As per J. Christopher Giancarlo, the Chairman of the United States Commodity Futures Trading Commission (CFTC) asserts that blockchain technology could have been a “far faster, better-informed, and more calibrated regulatory intervention” in response to the 2008 financial crisis.
Giancarlo delivered a speech entitled “The New Futurism: 21st Century Financial Markets, Technology, and Regulation” at the Commissione Nazionale per le Societa e la Borsa (CONSOB) in Rome, Italy on June 3, wherein these remarks were made.
Devoting his first part of his speech to reflections on the blockchain, Giancarlo referred to the 2008 financial crisis and aftermath of the crises. Being a senior executive on Wall Street at GFI Group at the time, he noted things from his vantage point.
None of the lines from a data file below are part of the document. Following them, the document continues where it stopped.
$ cat config.mk
export PLATFORM = sky130hd
export DESIGN_NAME = root_election_bellman_ford_node
export DESIGN_NICKNAME = d
export VERILOG_FILES = /design/src/sv/rebf_pkg.sv /design/src/sv/rebf_ram.sv /design/src/sv/rebf_cfg.sv /design/src/sv/rebf_relax.sv /design/src/sv/root_election_bellman_ford_node.sv
export SDC_FILE = /design/constraint.sdc
export NUM_CORES = 2
export LEC_CHECK = 0
export BUFFER_PORTS_ARGS = -buffer_cell sky130_fd_sc_hd__buf_2
export CAP_MARGIN = 25
export CORE_MARGIN = 4
export CORE_UTILIZATION = 38
export DETAILED_ROUTE_END_ITERATION = 10
export PLACE_DENSITY_LB_ADDON = 0.1
export SLEW_MARGIN = 20
export SYNTH_ARGS = -nofsm -noshare
export SYNTH_HDL_FRONTEND = slang
export SYNTH_SLANG_ARGS = --single-unit
export TNS_END_PERCENT = 20
$ cat constraint.sdc
create_clock -name clk -period 9.72 [get_ports clk]
set_clock_uncertainty 0.1 [all_clocks]
set_input_delay 0.486 -clock clk [delete_from_list [all_inputs] [get_ports clk]]
set_output_delay 0.486 -clock clk [all_outputs]
set_load 0.02 [all_outputs]
`src/rtl/assert_macros.svh`:
```
// Assertion macros shared by the header field line scanner RTL.
// Depends on a clock named clk and an active-low reset named rst_n in scope.
`ifndef ASSERT_MACROS_SVH
`define ASSERT_MACROS_SVH

// Same-cycle implication, checked outside reset.
`define HFLS_ASSERT_IMP(label, ante, cons, msg) \
    label: assert property (@(posedge clk) disable iff (!rst_n) (ante) |-> (cons)) \
        else $error(msg);

// Next-cycle implication, checked outside reset.
`define HFLS_ASSERT_NXT(label, ante, cons, msg) \
    label: assert property (@(posedge clk) disable iff (!rst_n) (ante) |=> (cons)) \
        else $error(msg);

`endif

```
`src/rtl/hfls_pkg.sv`:
```
// Shared types, constants and the byte classifier for the header field line scanner.
// No dependencies.
package hfls_pkg;

    localparam int DEF_MAX_BLOCK_BYTES = 65536;
    localparam int DEF_MAX_FIELDS      = 256;
    localparam int QUEUE_DEPTH         = 2;

    localparam logic [7:0] CHAR_CR    = 8'h0D;
    localparam logic [7:0] CHAR_LF    = 8'h0A;
    localparam logic [7:0] CHAR_COLON = 8'h3A;
    localparam logic [7:0] CHAR_SPACE = 8'h20;
    localparam logic [7:0] CHAR_HT    = 8'h09;

    localparam logic [2:0] EV_READING   = 3'd0;
    localparam logic [2:0] EV_ADDED     = 3'd1;
    localparam logic [2:0] EV_EXTENDED  = 3'd2;
    localparam logic [2:0] EV_SEPARATOR = 3'd3;
    localparam logic [2:0] EV_ERROR     = 3'd4;

    typedef struct packed {
        logic cr;
        logic lf;
        logic colon;
        logic white;
    } hfls_class_t;

    // Fields from the lowest bit up: event_res, field_index, name_offset,
    // name_length, value_offset, value_length, zero pad.
    typedef struct packed {
        logic [4:0]  pad;
        logic [15:0] value_length;
        logic [15:0] value_offset;
        logic [15:0] name_length;
        logic [15:0] name_offset;
        logic [7:0]  field_index;
        logic [2:0]  event_res;
    } hfls_result_t;

    function automatic hfls_class_t hfls_classify(input logic [7:0] b);
        hfls_class_t c;
        c.cr    = (b == CHAR_CR);
        c.lf    = (b == CHAR_LF);
        c.colon = (b == CHAR_COLON);
        c.white = (b == CHAR_SPACE) || ((b >= CHAR_HT) && (b <= CHAR_CR));
        return c;
    endfunction

endpackage

```
`src/rtl/hfls_front.sv`:
```
// Front end: accepts header bytes, classifies them and queues the classes.
// Depends on hfls_pkg and assert_macros.svh.
`include "assert_macros.svh"
module hfls_front (
    input  logic                clk,
    input  logic                rst_n,
    input  logic                in_valid,
    output logic                in_ready,
    input  logic [7:0]          in_byte,
    output logic                q_valid,
    output hfls_pkg::hfls_class_t q_class,
    input  logic                q_pop
);
    import hfls_pkg::*;

    localparam int PTR_W = $clog2(QUEUE_DEPTH);
    localparam int CNT_W = $clog2(QUEUE_DEPTH + 1);

    hfls_class_t            mem_reg [QUEUE_DEPTH];
    logic [PTR_W-1:0]       wr_ptr_reg, wr_ptr_next;
    logic [PTR_W-1:0]       rd_ptr_reg, rd_ptr_next;
    logic [CNT_W-1:0]       count_reg, count_next;
    logic                   push;
    logic                   pop;

    assign in_ready = (count_reg < CNT_W'(QUEUE_DEPTH));
    assign push     = in_valid && in_ready;
    assign q_valid  = (count_reg != '0);
    assign pop      = q_pop && q_valid;
    assign q_class  = mem_reg[rd_ptr_reg];

    always_comb
    begin
        wr_ptr_next = wr_ptr_reg;
        rd_ptr_next = rd_ptr_reg;
        if (push)
        begin
            wr_ptr_next = (wr_ptr_reg == PTR_W'(QUEUE_DEPTH - 1)) ? '0 : wr_ptr_reg + 1'b1;
        end
        if (pop)
        begin
            rd_ptr_next = (rd_ptr_reg == PTR_W'(QUEUE_DEPTH - 1)) ? '0 : rd_ptr_reg + 1'b1;
        end
        count_next = count_reg + CNT_W'(push) - CNT_W'(pop);
    end

    always_ff @(posedge clk or negedge rst_n)
    begin
        if (!rst_n)
        begin
            wr_ptr_reg <= '0;
            rd_ptr_reg <= '0;
            count_reg  <= '0;
        end
        else
        begin
            wr_ptr_reg <= wr_ptr_next;
            rd_ptr_reg <= rd_ptr_next;
            count_reg  <= count_next;
        end
    end

    always_ff @(posedge clk)
    begin
        if (push)
        begin
            mem_reg[wr_ptr_reg] <= hfls_classify(in_byte);
        end
    end

    `HFLS_ASSERT_IMP(a_count_bound, 1'b1, count_reg <= CNT_W'(QUEUE_DEPTH), "queue overfilled")
    `HFLS_ASSERT_IMP(a_pop_nonempty, q_pop, count_reg != '0, "pop from empty queue")
    `HFLS_ASSERT_NXT(a_push_counts, push && !pop, count_reg == $past(count_reg) + 1'b1,
                     "push lost")

endmodule

```
`src/rtl/hfls_back.sv`:
```
// Back end: line scanner state, field bookkeeping and the result register.
// Depends on hfls_pkg and assert_macros.svh.
`include "assert_macros.svh"
module hfls_back #(
    parameter int MAX_BLOCK_BYTES = hfls_pkg::DEF_MAX_BLOCK_BYTES,
    parameter int MAX_FIELDS      = hfls_pkg::DEF_MAX_FIELDS
) (
    input  logic                   clk,
    input  logic                   rst_n,
    input  logic                   q_valid,
    input  hfls_pkg::hfls_class_t  q_class,
    output logic                   q_pop,
    output logic                   out_valid,
    input  logic                   out_ready,
    output hfls_pkg::hfls_result_t out_data
);
    import hfls_pkg::*;

    localparam int PW = $clog2(MAX_BLOCK_BYTES + 1);
    localparam int CW = $clog2(MAX_FIELDS + 1);

    localparam logic [1:0] PH_LINE_START = 2'd0;
    localparam logic [1:0] PH_IN_LINE    = 2'd1;
    localparam logic [1:0] PH_AFTER_CR   = 2'd2;
    localparam logic [1:0] PH_ERROR      = 2'd3;

    logic [1:0]    phase_reg, phase_next;
    logic [PW-1:0] pos_reg, pos_next;
    logic [PW-1:0] line_begin_reg, line_begin_next;
    logic [PW-1:0] colon_pos_reg, colon_pos_next;
    logic          colon_seen_reg, colon_seen_next;
    logic          cont_reg, cont_next;
    logic [CW-1:0] fc_reg, fc_next;
    logic [PW-1:0] last_voff_reg, last_voff_next;
    logic [PW-1:0] last_noff_reg, last_noff_next;
    logic [PW-1:0] last_nlen_reg, last_nlen_next;
    logic          out_valid_reg, out_valid_next;
    hfls_result_t  out_reg, out_next;

    logic          take;
    logic [PW-1:0] pos_inc;
    logic [PW-1:0] voff_new;
    logic          eff_cont;
    logic          eff_seen;
    hfls_result_t  res;

    assign take     = q_valid && (!out_valid_reg || out_ready);
    assign q_pop    = take;
    assign pos_inc  = pos_reg + PW'(1);
    assign voff_new = colon_pos_reg + PW'(1);

    always_comb
    begin
        phase_next      = phase_reg;
        pos_next        = pos_reg;
        line_begin_next = line_begin_reg;
        colon_pos_next  = colon_pos_reg;
        colon_seen_next = colon_seen_reg;
        cont_next       = cont_reg;
        fc_next         = fc_reg;
        last_voff_next  = last_voff_reg;
        last_noff_next  = last_noff_reg;
        last_nlen_next  = last_nlen_reg;
        eff_cont        = cont_reg;
        eff_seen        = colon_seen_reg;
        res             = '0;
        res.event_res   = EV_READING;

        if (take)
        begin
            if (phase_reg == PH_ERROR)
            begin
                res.event_res = EV_ERROR;
            end
            else if (pos_reg >= PW'(MAX_BLOCK_BYTES))
            begin
                phase_next    = PH_ERROR;
                res.event_res = EV_ERROR;
            end
            else if (phase_reg == PH_AFTER_CR)
            begin
                if (!q_class.lf)
                begin
                    phase_next    = PH_ERROR;
                    res.event_res = EV_ERROR;
                end
                else if ((pos_reg - line_begin_reg) == PW'(1))
                begin
                    // empty line: separator, restart the block
                    phase_next      = PH_LINE_START;
                    pos_next        = '0;
                    line_begin_next = '0;
                    colon_pos_next  = '0;
                    colon_seen_next = 1'b0;
                    cont_next       = 1'b0;
                    fc_next         = '0;
                    last_voff_next  = '0;
                    last_noff_next  = '0;
                    last_nlen_next  = '0;
                    res.event_res   = EV_SEPARATOR;
                end
                else
                begin
                    pos_next   = pos_inc;
                    phase_next = PH_LINE_START;
                    if (cont_reg)
                    begin
                        if (fc_reg == '0)
                        begin
                            phase_next    = PH_ERROR;
                            res.event_res = EV_ERROR;
                        end
                        else
                        begin
                            res.event_res    = EV_EXTENDED;
                            res.field_index  = 8'(fc_reg - CW'(1));
                            res.name_offset  = 16'(last_noff_reg);
                            res.name_length  = 16'(last_nlen_reg);
                            res.value_offset = 16'(last_voff_reg);
                            res.value_length = 16'(pos_inc - last_voff_reg);
                        end
                    end
                    else if (!colon_seen_reg || (fc_reg >= CW'(MAX_FIELDS)))
                    begin
                        phase_next    = PH_ERROR;
                        res.event_res = EV_ERROR;
                    end
                    else
                    begin
                        last_noff_next   = line_begin_reg;
                        last_nlen_next   = colon_pos_reg - line_begin_reg;
                        last_voff_next   = voff_new;
                        fc_next          = fc_reg + CW'(1);
                        res.event_res    = EV_ADDED;
                        res.field_index  = 8'(fc_reg);
                        res.name_offset  = 16'(line_begin_reg);
                        res.name_length  = 16'(colon_pos_reg - line_begin_reg);
                        res.value_offset = 16'(voff_new);
                        res.value_length = 16'(pos_inc - voff_new);
                    end
                end
            end
            else
            begin
                if (phase_reg == PH_LINE_START)
                begin
                    line_begin_next = pos_reg;
                    colon_seen_next = 1'b0;
                    colon_pos_next  = '0;
                    cont_next       = q_class.white;
                    eff_cont        = q_class.white;
                    eff_seen        = 1'b0;
                end
                if (q_class.cr)
                begin
                    phase_next = PH_AFTER_CR;
                end
                else
                begin
                    phase_next = PH_IN_LINE;
                    // only the first colon of a field line counts
                    if (q_class.colon && !eff_cont && !eff_seen)
                    begin
                        colon_seen_next = 1'b1;
                        colon_pos_next  = pos_reg;
                    end
                end
                pos_next = pos_inc;
            end
        end
    end

    always_comb
    begin
        out_valid_next = out_valid_reg;
        out_next       = out_reg;
        if (take)
        begin
            out_valid_next = 1'b1;
            out_next       = res;
        end
        else if (out_ready)
        begin
            out_valid_next = 1'b0;
        end
    end

    always_ff @(posedge clk or negedge rst_n)
    begin
        if (!rst_n)
        begin
            phase_reg      <= PH_LINE_START;
            pos_reg        <= '0;
            line_begin_reg <= '0;
            colon_pos_reg  <= '0;
            colon_seen_reg <= 1'b0;
            cont_reg       <= 1'b0;
            fc_reg         <= '0;
            last_voff_reg  <= '0;
            last_noff_reg  <= '0;
            last_nlen_reg  <= '0;
            out_valid_reg  <= 1'b0;
        end
        else
        begin
            phase_reg      <= phase_next;
            pos_reg        <= pos_next;
            line_begin_reg <= line_begin_next;
            colon_pos_reg  <= colon_pos_next;
            colon_seen_reg <= colon_seen_next;
            cont_reg       <= cont_next;
            fc_reg         <= fc_next;
            last_voff_reg  <= last_voff_next;
            last_noff_reg  <= last_noff_next;
            last_nlen_reg  <= last_nlen_next;
            out_valid_reg  <= out_valid_next;
        end
    end

    always_ff @(posedge clk)
    begin
        out_reg <= out_next;
    end

    assign out_valid = out_valid_reg;
    assign out_data  = out_reg;

    `HFLS_ASSERT_NXT(a_error_sticky, phase_reg == PH_ERROR, phase_reg == PH_ERROR,
                     "error phase left")
    `HFLS_ASSERT_IMP(a_error_event_phase, out_valid_reg && (out_reg.event_res == EV_ERROR),
                     phase_reg == PH_ERROR, "error reported without error phase")
    `HFLS_ASSERT_IMP(a_pos_bound, 1'b1, pos_reg <= PW'(MAX_BLOCK_BYTES),
                     "position beyond block limit")
    `HFLS_ASSERT_IMP(a_fc_bound, 1'b1, fc_reg <= CW'(MAX_FIELDS), "field count beyond limit")

endmodule

```
`src/rtl/header_field_line_scanner.sv`:
```
// Header field line scanner: one event per header byte over stream ports.
// Each accepted byte's class is written into the queue, and its result then into the result register.
// Throughput: one byte per cycle while results are taken, set by the scanner update in the back end.
// A two-entry queue separates byte intake from the scanner; the result register holds
// a stalled result while the queue takes up to two more bytes. Reset (rst_n low, asynchronous)
// clears the queue, all scanner state and the result valid; no clearing pass is needed.
module header_field_line_scanner #(
    parameter int MAX_BLOCK_BYTES = hfls_pkg::DEF_MAX_BLOCK_BYTES,
    parameter int MAX_FIELDS      = hfls_pkg::DEF_MAX_FIELDS
) (
    input  logic        clk,
    input  logic        rst_n,
    input  logic        s_axis_tvalid,
    output logic        s_axis_tready,
    input  logic [7:0]  s_axis_tdata,   // [7:0] header_byte
    output logic        m_axis_tvalid,
    input  logic        m_axis_tready,
    output logic [79:0] m_axis_tdata    // [2:0] event_res, [10:3] field_index,
                                        // [26:11] name_offset, [42:27] name_length,
                                        // [58:43] value_offset, [74:59] value_length,
                                        // [79:75] zero
);
    import hfls_pkg::*;

    logic         q_valid;
    hfls_class_t  q_class;
    logic         q_pop;
    hfls_result_t out_data;

    hfls_front u_front (
        .clk      (clk),
        .rst_n    (rst_n),
        .in_valid (s_axis_tvalid),
        .in_ready (s_axis_tready),
        .in_byte  (s_axis_tdata),
        .q_valid  (q_valid),
        .q_class  (q_class),
        .q_pop    (q_pop)
    );

    hfls_back #(
        .MAX_BLOCK_BYTES (MAX_BLOCK_BYTES),
        .MAX_FIELDS      (MAX_FIELDS)
    ) u_back (
        .clk       (clk),
        .rst_n     (rst_n),
        .q_valid   (q_valid),
        .q_class   (q_class),
        .q_pop     (q_pop),
        .out_valid (m_axis_tvalid),
        .out_ready (m_axis_tready),
        .out_data  (out_data)
    );

    assign m_axis_tdata = out_data;

endmodule

```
GFI operated a trading platform listing credit default swaps, making the firm at the very epicenter of systemic risk.
Giancarlo commented that if the regulators have had access to blockchain-powered real-time trading ledgers of large Wall Street banks then, the complex and cumbersome task of having to “assemble piecemeal data to recreate complex, individual trading portfolios” would have been simplified, benefiting their process of handling of the crisis. He continued:
“What a difference it would have made a decade ago if blockchain technology on a private distributed ledger accessible to regulators had been the informational foundation of Wall Street’s derivatives exposures. At a minimum, it would certainly have allowed for far faster, better-informed, and more calibrated regulatory intervention instead of the disorganized response that unfortunately ensued.”
He went on to predict that blockchain will have a “broad and lasting impact” across a range of applications, including “payments, banking, securities settlement, title recording, cybersecurity, and trade reporting and analysis.”